8
votes

Note that this question is in the context of Julia, and therefore (to my knowledge) PCRE.

Suppose that you had a string like this:

"sssppaaasspaapppssss"

and you wanted to match, individually, the repeating characters at the end of the string (in the case of our string, the four "s" characters - that is, so that matchall gives ["s","s","s","s"], not ["ssss"]). This is easy:

r"(.)(?=\1*$)"

It's practically trivial (and easily used - replace(r"(.)(?=\1*$)","hell","k") will give "hekk" while replace(r"(.)(?=\1*$)","hello","k") will give "hellk"). And it can be generalised for repeating patterns by switching out the dot for something more complex:

r"(\S+)(?=( \1)*$)"

which will, for instance, independently match the last three instances of "abc" in "abc abc defg abc h abc abc abc".

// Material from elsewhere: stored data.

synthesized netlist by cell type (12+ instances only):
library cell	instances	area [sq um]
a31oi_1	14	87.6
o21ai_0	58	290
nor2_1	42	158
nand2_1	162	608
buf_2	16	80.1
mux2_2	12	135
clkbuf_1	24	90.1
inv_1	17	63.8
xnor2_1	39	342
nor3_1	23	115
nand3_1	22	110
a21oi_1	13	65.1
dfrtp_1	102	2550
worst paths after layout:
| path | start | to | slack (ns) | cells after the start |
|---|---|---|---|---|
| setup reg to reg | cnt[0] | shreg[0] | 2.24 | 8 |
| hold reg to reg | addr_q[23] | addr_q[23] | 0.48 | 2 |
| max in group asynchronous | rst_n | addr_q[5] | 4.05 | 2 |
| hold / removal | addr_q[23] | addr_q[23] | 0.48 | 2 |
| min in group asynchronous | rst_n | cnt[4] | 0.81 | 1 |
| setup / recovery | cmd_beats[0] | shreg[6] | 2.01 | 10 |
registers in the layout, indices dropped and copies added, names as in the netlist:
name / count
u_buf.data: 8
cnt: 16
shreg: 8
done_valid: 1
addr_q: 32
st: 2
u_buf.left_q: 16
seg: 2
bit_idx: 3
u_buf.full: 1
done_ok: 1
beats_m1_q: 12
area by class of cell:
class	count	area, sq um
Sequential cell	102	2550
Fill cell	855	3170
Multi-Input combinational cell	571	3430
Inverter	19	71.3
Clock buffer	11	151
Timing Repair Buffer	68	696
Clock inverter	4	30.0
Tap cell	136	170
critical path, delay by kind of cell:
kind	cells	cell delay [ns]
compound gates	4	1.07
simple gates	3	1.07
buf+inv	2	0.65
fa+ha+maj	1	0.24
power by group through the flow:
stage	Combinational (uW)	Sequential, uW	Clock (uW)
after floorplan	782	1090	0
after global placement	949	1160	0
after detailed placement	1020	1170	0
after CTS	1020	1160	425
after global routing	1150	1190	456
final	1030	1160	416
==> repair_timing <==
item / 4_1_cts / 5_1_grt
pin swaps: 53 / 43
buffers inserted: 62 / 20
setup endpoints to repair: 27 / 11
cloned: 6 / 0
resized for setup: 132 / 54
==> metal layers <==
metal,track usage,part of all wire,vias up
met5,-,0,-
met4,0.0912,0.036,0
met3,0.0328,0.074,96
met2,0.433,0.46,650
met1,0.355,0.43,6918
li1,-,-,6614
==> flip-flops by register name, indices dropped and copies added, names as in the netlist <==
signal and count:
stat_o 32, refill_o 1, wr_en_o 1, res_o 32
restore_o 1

Which then leads to the question... how would you match the repeating character or pattern at the start of the string, instead? Specifically, using regex in the way it's used above.

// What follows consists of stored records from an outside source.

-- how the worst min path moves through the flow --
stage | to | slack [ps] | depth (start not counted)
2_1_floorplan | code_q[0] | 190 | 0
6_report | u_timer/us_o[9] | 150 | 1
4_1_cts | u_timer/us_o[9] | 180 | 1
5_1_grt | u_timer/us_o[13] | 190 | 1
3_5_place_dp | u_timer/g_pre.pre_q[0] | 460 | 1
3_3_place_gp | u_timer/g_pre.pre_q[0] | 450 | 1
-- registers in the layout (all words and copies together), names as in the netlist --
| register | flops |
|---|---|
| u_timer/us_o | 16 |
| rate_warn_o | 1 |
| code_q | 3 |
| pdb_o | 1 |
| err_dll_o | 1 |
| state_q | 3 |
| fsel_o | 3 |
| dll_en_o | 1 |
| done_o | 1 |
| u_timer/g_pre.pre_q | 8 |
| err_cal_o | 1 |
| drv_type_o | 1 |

The obvious approach would be to reverse the direction of the above regex as r"(?<=^\1*)(.)" - but PCRE/Julia doesn't allow lookbehinds to have variable length (except where it's fixed-variable, like (?<=ab|cde)), and thus throws an error. The next thought is to use "\K" as something along the lines of r"^\1*\K(.)", but this only manages to match the first character (presumably because it "advances" after matching it, and no longer matches the caret).

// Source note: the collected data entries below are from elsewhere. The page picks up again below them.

`config.mk`:
```
export PLATFORM = sky130hd
export DESIGN_NAME = irq_agg_top
export DESIGN_NICKNAME = d
export VERILOG_FILES = /design/src/rtl/irq_agg_pkg.sv /design/src/rtl/irq_regif.sv /design/src/rtl/irq_pend_bank.sv /design/src/rtl/irq_gate.sv /design/src/rtl/irq_agg_top.sv
export SDC_FILE = /design/constraint.sdc
export NUM_CORES = 1
export LEC_CHECK = 0
export BUFFER_PORTS_ARGS = -buffer_cell sky130_fd_sc_hd__buf_2
export CAP_MARGIN = 20
export CELL_PAD_IN_SITES_DETAIL_PLACEMENT = 1
export CELL_PAD_IN_SITES_GLOBAL_PLACEMENT = 1
export CORE_ASPECT_RATIO = 1.1
export CORE_MARGIN = 10
export CORE_UTILIZATION = 20
export CTS_BUF_LIST = sky130_fd_sc_hd__clkbuf_4 sky130_fd_sc_hd__clkbuf_8
export DETAILED_ROUTE_END_ITERATION = 6
export PLACE_DENSITY = 0.91
export SLEW_MARGIN = 20
export SYNTH_ARGS = -nofsm -noshare
export SYNTH_HDL_FRONTEND = slang
export SYNTH_SLANG_ARGS = --single-unit
export TNS_END_PERCENT = 10
```
`constraint.sdc`:
```
create_clock -name clk -period 1.13 [get_ports clk]
set_input_delay 0.0565 -clock clk [delete_from_list [all_inputs] [get_ports clk]]
set_output_delay 0.0565 -clock clk [all_outputs]
set_load 0.03 [all_outputs]
```
`src/rtl/irq_agg_pkg.sv`:
```
package irq_agg_pkg;

    localparam int IP_W = 8;

    typedef struct packed {
        logic            ie;
        logic            exl;
        logic            erl;
        logic [IP_W-1:0] im;
    } core_status_t;

    typedef enum logic [1:0] {
        OP_NONE = 2'd0,
        OP_ACK  = 2'd1,
        OP_MASK = 2'd2,
        OP_READ = 2'd3
    } bus_op_e;

    // Core accepts interrupts only when enabled and not at exception or error level.
    function automatic logic gate_open(core_status_t st);
        return st.ie && !st.exl && !st.erl;
    endfunction

endpackage

```
`src/rtl/irq_regif.sv`:
```
module irq_regif
    import irq_agg_pkg::*;
#(
    parameter int NUM_SRC = 3,
    parameter int ADDR_W  = 4,
    parameter int DATA_W  = 32
) (
    input  logic               clk,
    input  logic               rst,
    input  logic               bus_en,
    input  logic               bus_we,
    input  logic [ADDR_W-1:0]  bus_addr,
    input  logic [DATA_W-1:0]  bus_wdata,
    input  logic [NUM_SRC-1:0] pend_i,
    input  logic [NUM_SRC-1:0] mask_i,
    output logic [NUM_SRC-1:0] ack_o,
    output logic [NUM_SRC-1:0] set_o,
    output logic [NUM_SRC-1:0] clr_o,
    output logic [DATA_W-1:0]  rdata_o
);
    localparam int CLR_OFS = DATA_W / 2;
    localparam logic [ADDR_W-1:0] PEND_ADDR = '0;
    localparam logic [ADDR_W-1:0] MASK_ADDR = ADDR_W'(1);

    bus_op_e           op;
    logic [DATA_W-1:0] rd_val;
    logic              unused_wdata;

    assign unused_wdata = ^bus_wdata;

    always_comb begin
        op = OP_NONE;
        if (bus_en) begin
            if (!bus_we)                    op = OP_READ;
            else if (bus_addr == PEND_ADDR) op = OP_ACK;
            else if (bus_addr == MASK_ADDR) op = OP_MASK;
        end
    end

    assign ack_o = (op == OP_ACK)  ? bus_wdata[NUM_SRC-1:0]       : '0;
    assign set_o = (op == OP_MASK) ? bus_wdata[NUM_SRC-1:0]       : '0;
    assign clr_o = (op == OP_MASK) ? bus_wdata[CLR_OFS +: NUM_SRC] : '0;

    always_comb begin
        rd_val = '0;
        if (bus_addr == PEND_ADDR)      rd_val[NUM_SRC-1:0] = pend_i;
        else if (bus_addr == MASK_ADDR) rd_val[NUM_SRC-1:0] = mask_i;
    end

    always_ff @(posedge clk) begin
        if (rst)                 rdata_o <= '0;
        else if (op == OP_READ)  rdata_o <= rd_val;
    end
endmodule

```
`src/rtl/irq_pend_bank.sv`:
```
module irq_pend_bank #(
    parameter int NUM_SRC = 3
) (
    input  logic               clk,
    input  logic               rst,
    input  logic [NUM_SRC-1:0] req_i,
    input  logic [NUM_SRC-1:0] ack_i,
    input  logic [NUM_SRC-1:0] set_i,
    input  logic [NUM_SRC-1:0] clr_i,
    output logic [NUM_SRC-1:0] pend_o,
    output logic [NUM_SRC-1:0] mask_o
);
    for (genvar i = 0; i < NUM_SRC; i++) begin : g_src
        // Pending: a fresh request outranks its own acknowledge.
        always_ff @(posedge clk) begin
            if (rst) pend_o[i] <= 1'b0;
            else     pend_o[i] <= (pend_o[i] && !ack_i[i]) || req_i[i];
        end
        // Mask: clear outranks set.
        always_ff @(posedge clk) begin
            if (rst)           mask_o[i] <= 1'b0;
            else if (clr_i[i]) mask_o[i] <= 1'b0;
            else if (set_i[i]) mask_o[i] <= 1'b1;
        end
    end
endmodule

```
`src/rtl/irq_gate.sv`:
```
module irq_gate
    import irq_agg_pkg::*;
#(
    parameter int NUM_SRC = 3,
    parameter int IP_LINE = 2
) (
    input  logic               clk,
    input  logic               rst,
    input  logic [NUM_SRC-1:0] pend_i,
    input  logic [NUM_SRC-1:0] mask_i,
    input  core_status_t       st_i,
    input  logic [IP_W-1:0]    ext_i,
    output logic               line_o,
    output logic               take_o
);
    logic            line_next;
    logic [IP_W-1:0] field;
    logic            take_next;
    logic            unused_ext;

    assign unused_ext = ext_i[IP_LINE];
    assign line_next  = |(pend_i & mask_i);

    always_comb begin
        field          = ext_i;
        field[IP_LINE] = line_next;
    end

    assign take_next = gate_open(st_i) && (|(st_i.im & field));

    always_ff @(posedge clk) begin
        if (rst) begin
            line_o <= 1'b0;
            take_o <= 1'b0;
        end else begin
            line_o <= line_next;
            take_o <= take_next;
        end
    end
endmodule

```
`src/rtl/irq_agg_top.sv`:
```
module irq_agg_top
    import irq_agg_pkg::*;
#(
    parameter int NUM_SRC = 3,
    parameter int ADDR_W  = 4,
    parameter int DATA_W  = 32,
    parameter int IP_LINE = 2
) (
    input  logic               clk,
    input  logic               rst,
    input  logic [NUM_SRC-1:0] src_req,
    input  logic               bus_en,
    input  logic               bus_we,
    input  logic [ADDR_W-1:0]  bus_addr,
    input  logic [DATA_W-1:0]  bus_wdata,
    output logic [DATA_W-1:0]  bus_rdata,
    input  logic               st_ie,
    input  logic               st_exl,
    input  logic               st_erl,
    input  logic [IP_W-1:0]    st_im,
    input  logic [IP_W-1:0]    cause_ip_ext,
    output logic [NUM_SRC-1:0] pending_o,
    output logic               ip_line_o,
    output logic               take_irq_o
);
    logic [NUM_SRC-1:0] ack_v, set_v, clr_v, mask_q;
    core_status_t       status;

    assign status = '{ie: st_ie, exl: st_exl, erl: st_erl, im: st_im};

    irq_regif #(.NUM_SRC(NUM_SRC), .ADDR_W(ADDR_W), .DATA_W(DATA_W)) u_regif (
        .clk(clk), .rst(rst), .bus_en(bus_en), .bus_we(bus_we),
        .bus_addr(bus_addr), .bus_wdata(bus_wdata),
        .pend_i(pending_o), .mask_i(mask_q),
        .ack_o(ack_v), .set_o(set_v), .clr_o(clr_v), .rdata_o(bus_rdata)
    );

    irq_pend_bank #(.NUM_SRC(NUM_SRC)) u_bank (
        .clk(clk), .rst(rst), .req_i(src_req), .ack_i(ack_v),
        .set_i(set_v), .clr_i(clr_v), .pend_o(pending_o), .mask_o(mask_q)
    );

    irq_gate #(.NUM_SRC(NUM_SRC), .IP_LINE(IP_LINE)) u_gate (
        .clk(clk), .rst(rst), .pend_i(pending_o), .mask_i(mask_q),
        .st_i(status), .ext_i(cause_ip_ext),
        .line_o(ip_line_o), .take_o(take_irq_o)
    );
endmodule

```
==> results of run 1 <==
-- cell families (layout without fill, tap and decap cells) --
logic type,after synthesis,in the layout
buffers and inverters,34,55
AOI/OAI and AO/OA,20,20
and+or+nand+nor,18,18
DFF,11,11
muxes,3,3
other,1,29
-- synth_stat cells, drive strengths merged --
master / number
or4b: 1
nor2b: 1
dfxtp: 11
buf: 30
a41oi: 3
a21oi: 6
inv: 3
a31oi: 1
a221oi: 1
a211oi: 3
nand3: 3
nand2: 3
o21ai: 3
a222oi: 2
and4: 1
conb: 1
nor2: 1
a22o: 1
and2: 1
clkbuf: 1
nor3: 1
mux2: 3
nand2b: 2
nand4b: 3
or3: 1
-- final cells by class --
class | instances | area [um2] | share of cell area (%)
multi-input combinational | 70 | 423 | 41.2
clock buffer | 4 | 48.8 | 4.75
tap | 50 | 62.6 | 6.09
sequential | 11 | 221 | 21.6
timing repair buffer | 48 | 260 | 25.3
inverter | 3 | 11.3 | 1.10
-- sequential cells by signal, indices dropped and copies added, names as in the netlist --
signal,flops
u_bank.mask_o,3
u_gate.take_o,1
u_bank.pend_o,3
u_regif.rdata_o,3
u_gate.line_o,1
-- worst paths after layout --
kind,from,to
worst max-delay path,u_bank.mask_o[0],u_gate.take_o
worst min register to register,u_regif.rdata_o[1],u_regif.rdata_o[1]
worst min-delay path,bus_wdata[18],u_bank.mask_o[2]
worst max register to register,u_bank.mask_o[0],u_gate.take_o
-- layer usage --
metal	global-route usage (%)	vias to the layer above	wire length (um)
met3	4.75	4	238
met4	3.26	0	23
li1	-	353	-
met1	8.11	325	1120
met5	0	-	0
met2	12.8	43	1270
-- critical path, stage by stage, from the launching register on --
cell	delay, ns
dfxtp_2	0.33
a222oi_1	0.37
nand2b_1	0.17
a31oi_1	0.09
-- through the flow --
stage	instances	setup TNS, ns	total power, mW	hold WS, ns	cell area [um2]
2_1_floorplan	115	0	0.687	0.150	881
3_3_place_gp	179	0	0.705	0.248	950
3_5_place_dp	179	0	0.710	0.250	950
4_1_cts	184	0	1.13	0.00150	1010
5_1_grt	186	-0.0556	1.20	0.00386	1030
6_report	186	0	1.13	0.00564	1030
-- what timing repair did --
| item | CTS | global route |
|---|---|---|
| buffers inserted | 0 | 1 |
| setup endpoints to repair | 0 | 1 |
| hold endpoints to repair | 1 | 1 |
| gates resized for setup | 0 | 1 |
| hold buffers | 1 | 1 |
-- power by group through the flow --
stage / logic (mW) / clock network, mW / registers [mW]
after global placement: 0.293 / 0 / 0.412
after floorplan: 0.256 / 0 / 0.432
after global routing: 0.335 / 0.463 / 0.406
after CTS: 0.300 / 0.428 / 0.405
after detailed placement: 0.297 / 0 / 0.413
final: 0.308 / 0.420 / 0.405
==> metrics, run 1 <==
status complete, no violations; synth-to-layout area growth 32.4%; yosys warns 0; Sw Ratio 32.9%; Post-DP HPWL approximately 2400 um; logic gate share of total power 27.2%; die area approximately 0.0068 mm2; # DRC 0; gr ovfl total 0; Startpoint Class register; RSZ-0062 raised after global routing yes; Mapped Avg Cell Area 8.92 um2; most common cell after layout, fill and taps aside buf_2; first-pass GRT wire length 4180 um; die width 79.4 um; Placer Congestion 0.836; die span in y 85.3 um; layout cells sized above 1 44.1%; initial antenna violation count 0; multiplexer area fraction after synthesis under 10%; max_cap viols 0; worst hold path class input port to register; worst vdd ir 0.362 mV; Post-Synth XOR/XNOR Area 0%; main combinational cell family by area after synthesis buffers and inverters; ANT nets after route 0; core area 0.00368 mm2; Ant. Diodes 0; Synth area leaders dfxtp_1 (28%), buf_4 (28%), a211oi_2 (4.8%), mux2_2 (4.4%), a21oi_1 (3.9%); clock latency on the worst-skew pair 0.24 ns; CTS tree done; Synth Area in Adders 0%; clk buf depth 2; Synth top area share 28.4%; clock slew at reported path FFs 0.05 ns; dpl ws approximately 0.033 ns; WHS Path Cells 2; Post-layout nets 199; via count 725; largest area contributor in the netlist dfxtp_1; Psw 373 uW; Crit. End Element register; post-synthesis compound-gate area fraction 19.7%; cell area after synthesis approximately 780 um2; Final Hold Vio Count 0; commonest cells after routing, fill and taps aside buf_2 (42), conb_1 (29), dfxtp_1 (10); clk sink count 11; row count 23; Post-Synthesis Cells 87; post-synthesis cell type count 26; Top-Level Pins 99; sequential area share after synthesis 28.4%; PD cells 1100 mW/mm2; largest net degree at the start of global routing 11; worst r2r path cells 3; fin crit period around 1.1 ns; final worst-path cycle share approximately 97%; R2R setup slack 0.04 ns; Routed WL 2650 um; sequential power share 35.7%; Synth Area in Simple Gates 16.5%; WP data required 1.23 ns; Core Util, Final 27.9%; final setup vio count 0; Fillers 490; CP Class register to register; CTS root buf clkbuf_8; post-synthesis sequential element count 11; IO Port Bufs between 40 and 50; DR iter-0 viols 25; final setup margin 0.0370 ns; gr usage total 7.91%; crit path max fanout 3; vias per cell between 3 and 4; Clk pwr share 37.1%; number of global-route vias before repair 897; TritonRoute pass-1 iters 4; Max Slew Vio Count 0; Avg WL per Cell 14.2 um; Int Pwr 760 uW; WP data arrival 1.20 ns; H-tree Lvls 1; clock skew between 0.003 and 0.004 ns; Leak between 0.5 and 0.6 nW; CTS Buf Count 3; initial core utilization 21.1%; fmax around 910 MHz
Power figures use the tool's default switching activity.
==> run 2: changes to the inputs <==
- PLACE_DENSITY: 0.91 -> 0.92
- SYNTH_HIERARCHICAL: not set -> 1
==> run 2 against run 1 <==
The run now ends with setup timing left. Power grew 0.53%. Wire length shrank 1.1%. Clock-buffer cell count is the same. Critical endpoint is now u_bank/mask_o[1]. Largest cell class unchanged.
==> metrics, run 2 <==
CTS Buf Count 3 (unchanged); Worst Setup SP bus_addr[3] (was u_bank.mask_o[0]); Max Slew Vio Count 0 (unchanged); final worst-path cycle share 108% (was 96.7%); clock skew 0.00217 ns (was 0.00336 ns); die span in y 85.1 um (was 85.3 um); commonest cells after routing, fill and taps aside buf_2 (41), conb_1 (29), inv_1 (11), dfxtp_1 (11), buf_4 (8) (was buf_2 (42), conb_1 (29), dfxtp_1 (10)); initial antenna violation count 0 (unchanged); cell area after synthesis 771 um2 (was 776 um2); largest net degree at the start of global routing 11 (unchanged); worst vdd ir 0.304 mV (was 0.362 mV); Final Hold Vio Count 0 (unchanged); largest area contributor in the netlist dfxtp_1 (unchanged); yosys warns 6 (was 0); vias per cell 3.69 (was 3.90); worst hold path class input port to register (unchanged); most common cell after layout, fill and taps aside buf_2 (unchanged); Routed WL 2620 um (was 2650 um); post-synthesis sequential element count 11 (unchanged); row count 23 (unchanged); status finished, violations left (was complete, no violations); DR iter-0 viols 18 (was 25); Cell Count Post-Placement 190 (was 179); clk buf depth 2 (unchanged); r2r startpoint u_bank/pend_o[0] (was u_bank.mask_o[0]); Synth area leaders dfxtp_1 (29%), buf_4 (28%), inv_1 (5.4%), nor2_2 (4.1%), mux2i_1 (3.9%) (was dfxtp_1 (28%), buf_4 (28%), a211oi_2 (4.8%), mux2_2 (4.4%), a21oi_1 (3.9%)); gr ovfl total 0 (unchanged); design area 0.00105 mm2 (was 0.00103 mm2); Placer Congestion 0.794 (was 0.836); WP data arrival 1.38 ns (was 1.20 ns); Post-layout nets 207 (was 199); number of global-route vias before repair 883 (was 897); Post-synth top flop dfxtp_1 (unchanged); Leak 0.562 nW (was 0.500 nW); Setup Buffers After CTS 0 (unchanged); clk sink count 11 (unchanged); Mapped Avg Cell Area 8.29 um2 (was 8.92 um2); max_cap viols 0 (unchanged); first-pass GRT wire length 3910 um (was 4180 um); fin crit period 1.22 ns (was 1.09 ns); Top Registers u_bank/mask_o: 3 flops, u_bank/pend_o: 3 flops, u_regif/rdata_o: 3 flops (was u_bank.mask_o: 3 flops, u_bank.pend_o: 3 flops, u_regif.rdata_o: 3 flops); # DRC 0 (unchanged); cts hold-fix bufs 0 (was 1); Post-synth EDFFs 0 (unchanged); RSZ-0062 raised after global routing yes (unchanged); IO Port Bufs 42 (unchanged); failing checks setup timing; layout cells sized above 1 45.1% (was 44.1%); initial core utilization 20.9% (was 21.1%); H-tree Lvls 1 (unchanged); gr usage total 7.18% (was 7.91%); Avg WL per Cell 13.5 um (was 14.2 um); Crit. End Element register (unchanged); Synth top area share 28.6% (was 28.4%); Post-DP HPWL 2280 um (was 2370 um); CP Class input port to register (was register to register); Top-Level Pins 99 (unchanged); crit path max fanout 6 (was 3); Ant. Diodes 0 (unchanged); TritonRoute pass-1 iters 4 (unchanged); clock slew at reported path FFs 0.05 ns (about the same); synth cell count leaders buf_4 (29), dfxtp_1 (11), inv_1 (11) (was buf_4 (29), dfxtp_1 (11), a21oi_1 (6)); WP data required 1.29 ns (was 1.23 ns); FFs w/ async S/R, synth 0% (unchanged); final setup margin -0.0880 ns (was 0.0370 ns); via count 715 (was 725); DP Area 976 um2 (was 950 um2); Startpoint Class input port (was register); PD cells 1080 mW/mm2 (was 1100 mW/mm2); Final Non-Filler Cells 194 (was 186); clock latency on the worst-skew pair 0.24 ns (about the same); die area 0.00674 mm2 (was 0.00677 mm2); die width 79.2 um (was 79.4 um); worst min-delay path startpoint src_req[1] (was bus_wdata[18]); core area 0.00368 mm2 (unchanged); CTS root buf clkbuf_8 (unchanged); ANT nets after route 0 (unchanged); fmax 821 MHz (was 915 MHz); synth-to-layout area growth 36.9% (was 32.4%); final setup vio count 6 (was 0); post-synthesis cell type count 22 (was 26); total negative slack -0.314 ns (was 0 ns); Post-Synthesis Cells 93 (was 87); sequential area share after synthesis 28.6% (was 28.4%); CTS tree done (unchanged); top-count cell post-synth buf_4 (unchanged)
==> run 2: final cells by class <==
class | instances | area, um2
fill | 477 | 2630
inverter | 11 | 41.3
multi-input combinational | 68 | 405
tap | 50 | 62.6
clock buffer | 4 | 48.8
sequential | 11 | 220
timing repair buffer | 50 | 277
==> run 2: timing repair <==
item                       in CTS  in global routing
pin swaps                       2                  0
gates cloned                    0                  0
setup endpoints to repair       7                 10
gates resized for setup         2                  3
==> run 2: through the flow <==
| stage | hold WS, ns | setup slack (ns) | total power [mW] | util, % |
|---|---|---|---|---|
| final | 0.0488 | -0.0880 | 1.14 | 28.6 |
| after global routing | 0.0478 | -0.148 | 1.19 | 28.6 |
| after global placement | 0.295 | -0.378 | 0.701 | 26.5 |
| after CTS | 0.0460 | -0.0822 | 1.14 | 28.1 |
| after detailed placement | 0.303 | -0.455 | 0.706 | 26.5 |
| after floorplan | 0.126 | -0.213 | 0.682 | - |
==> run 2: cell families after synthesis <==
group / share of synthesized area (%)
other: 0.487
AND/OR/NAND/NOR: 19.8
flip-flops: 28.6
buffers and inverters: 35.6
multiplexers: 3.90
AO/OA/AOI/OAI: 11.7
==> run 2: final timing paths <==
check	endpoint	slack, ns	cells past startpoint
worst min register to register	u_regif/rdata_o[1]	0.46	1
worst min-delay path	u_bank/pend_o[1]	0.05	3
worst max register to register	u_gate/take_o	0.06	3
worst max-delay path	u_bank/mask_o[1]	-0.09	6
==> run 2: metal layers <==
layer / global-route usage, % / part of all wire [%]
met4: 1.96 / 1.1
met5: 0 / 0
met1: 6.23 / 35
met2: 12.8 / 50
met3: 5.27 / 13
==> run 2: critical path, stage by stage <==
cell and delay (ns):
buf_6 0.09, or4b_4 0.54, or3_4 0.41, nor2_2 0.10, nor2_1 0.04, nor3_1 0.15
==> run 2: where the power goes <==
part / total, mW / internal, mW / switching (mW)
Combinational: 0.307 / 0.0892 / 0.218
Sequential: 0.404 / 0.399 / 0.00484
Clock: 0.428 / 0.272 / 0.156
==> run 3: changes to the inputs <==
- MAX_ROUTING_LAYER: not set -> met4
==> run 3 against run 2 <==
Non-clock buffer count did not move. Global-route usage increased by 0.20 points. Core utilization stayed put. Combinational power hardly changed. Sequential share of layout area unchanged. Die area did not move. The flow still finishes with violations (setup timing). Highest routed layer unchanged. Wire length unchanged. Fmax unchanged. First-iteration DRC count stayed put. Sequential power is essentially flat. Power about the same.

For clarity: I'm seeking a regex that will, for instance, result in

replace("abc abc defg abc h abc abc abc",<regex here>,"hello")

producing

"hello hello defg abc h abc abc abc"

As you can see, it's replacing each "abc" from the start with "hello", but only until the first non-match. The reverse one I provide above does this at the other end of the string:

replace("abc abc defg abc h abc abc abc",r"(\S+)(?=( \1)*$)","hello")

produces

"abc abc defg abc h hello hello hello"
2
use this ^(\S+)(?:\s+\1)* and then do splitting on space character,Avinash Raj
@AvinashRaj - if you read through the full question, you'll see that I'm wanting to know if it can be done without multiple steps - that is, just with a regex. I can do it with the end-of-string equivalent, with r"(.)(?=\1*$)" (or more generally r"(\S+)(?=( \1)*$)").Glen O
Reverse the string. ;-)1983
@KingMob - you can do that, if you only want to match in one direction. But it's not a regex solution, and it doesn't help if you want to match in both directions (for instance, to capture the first sho in each part of the string "shorts shoes shop shovel shortstuff shoplifter shopshop", and not the second sho in shopshop, you need to look in both directions - you're basically figuring out which part isn't the delimiter, in a sense)Glen O
Well, you could replace (\S+)((?= \1)|.*) with "hello$2" (JavaScript for example), but unfortunately you need to be able to reference the submatches in the replacement string which AFAIK you can't do in Julia :-(1983

2 Answers

8
votes

You can use the \G anchor that matches the position after the previous match or at the start of the string. In this way you ensure the contiguity of results from the start of the string to the last occurrence:

\G(\S+)( (?=\1 ))?

demo

or to be able to match until the end of the string:

\G(\S+)( (?=\1(?: |\z)))?
3
votes

For PCRE style engines, unfortunately there is no way to do this without
variable length lookbehind.

A pure solution is not possible.
There is no \G anchor trickery that can accomplish this.

Here is why the \G anchor won't work.

With the anchor, the only guarantee you have is that the last match
resulted in a match where the forward overlap was checked to be equal
to the current match.

As a result, you can only globally match up to N-1 of the duplicate's from the beginning.

Here is a proof:

Regex:

 # (?:\G([a-c]+)(?=\1))

 (?:
      \G 
      ( [a-c]+ )                    # (1)
      (?=
           \1 
      )
 )

Input:

abcabcabcbca

Output:

 **  Grp 0 -  ( pos 0 , len 3 ) 
abc  
 **  Grp 1 -  ( pos 0 , len 3 ) 
abc  
------------
 **  Grp 0 -  ( pos 3 , len 3 ) 
abc  
 **  Grp 1 -  ( pos 3 , len 3 ) 
abc  

Conclusion:

Even though you know the Nth one is there from the previous lookahead,
the Nth one can't be matched without the condition of the current lookahead.

Sorry, and good luck!
Let me know if you find a pure regex solution.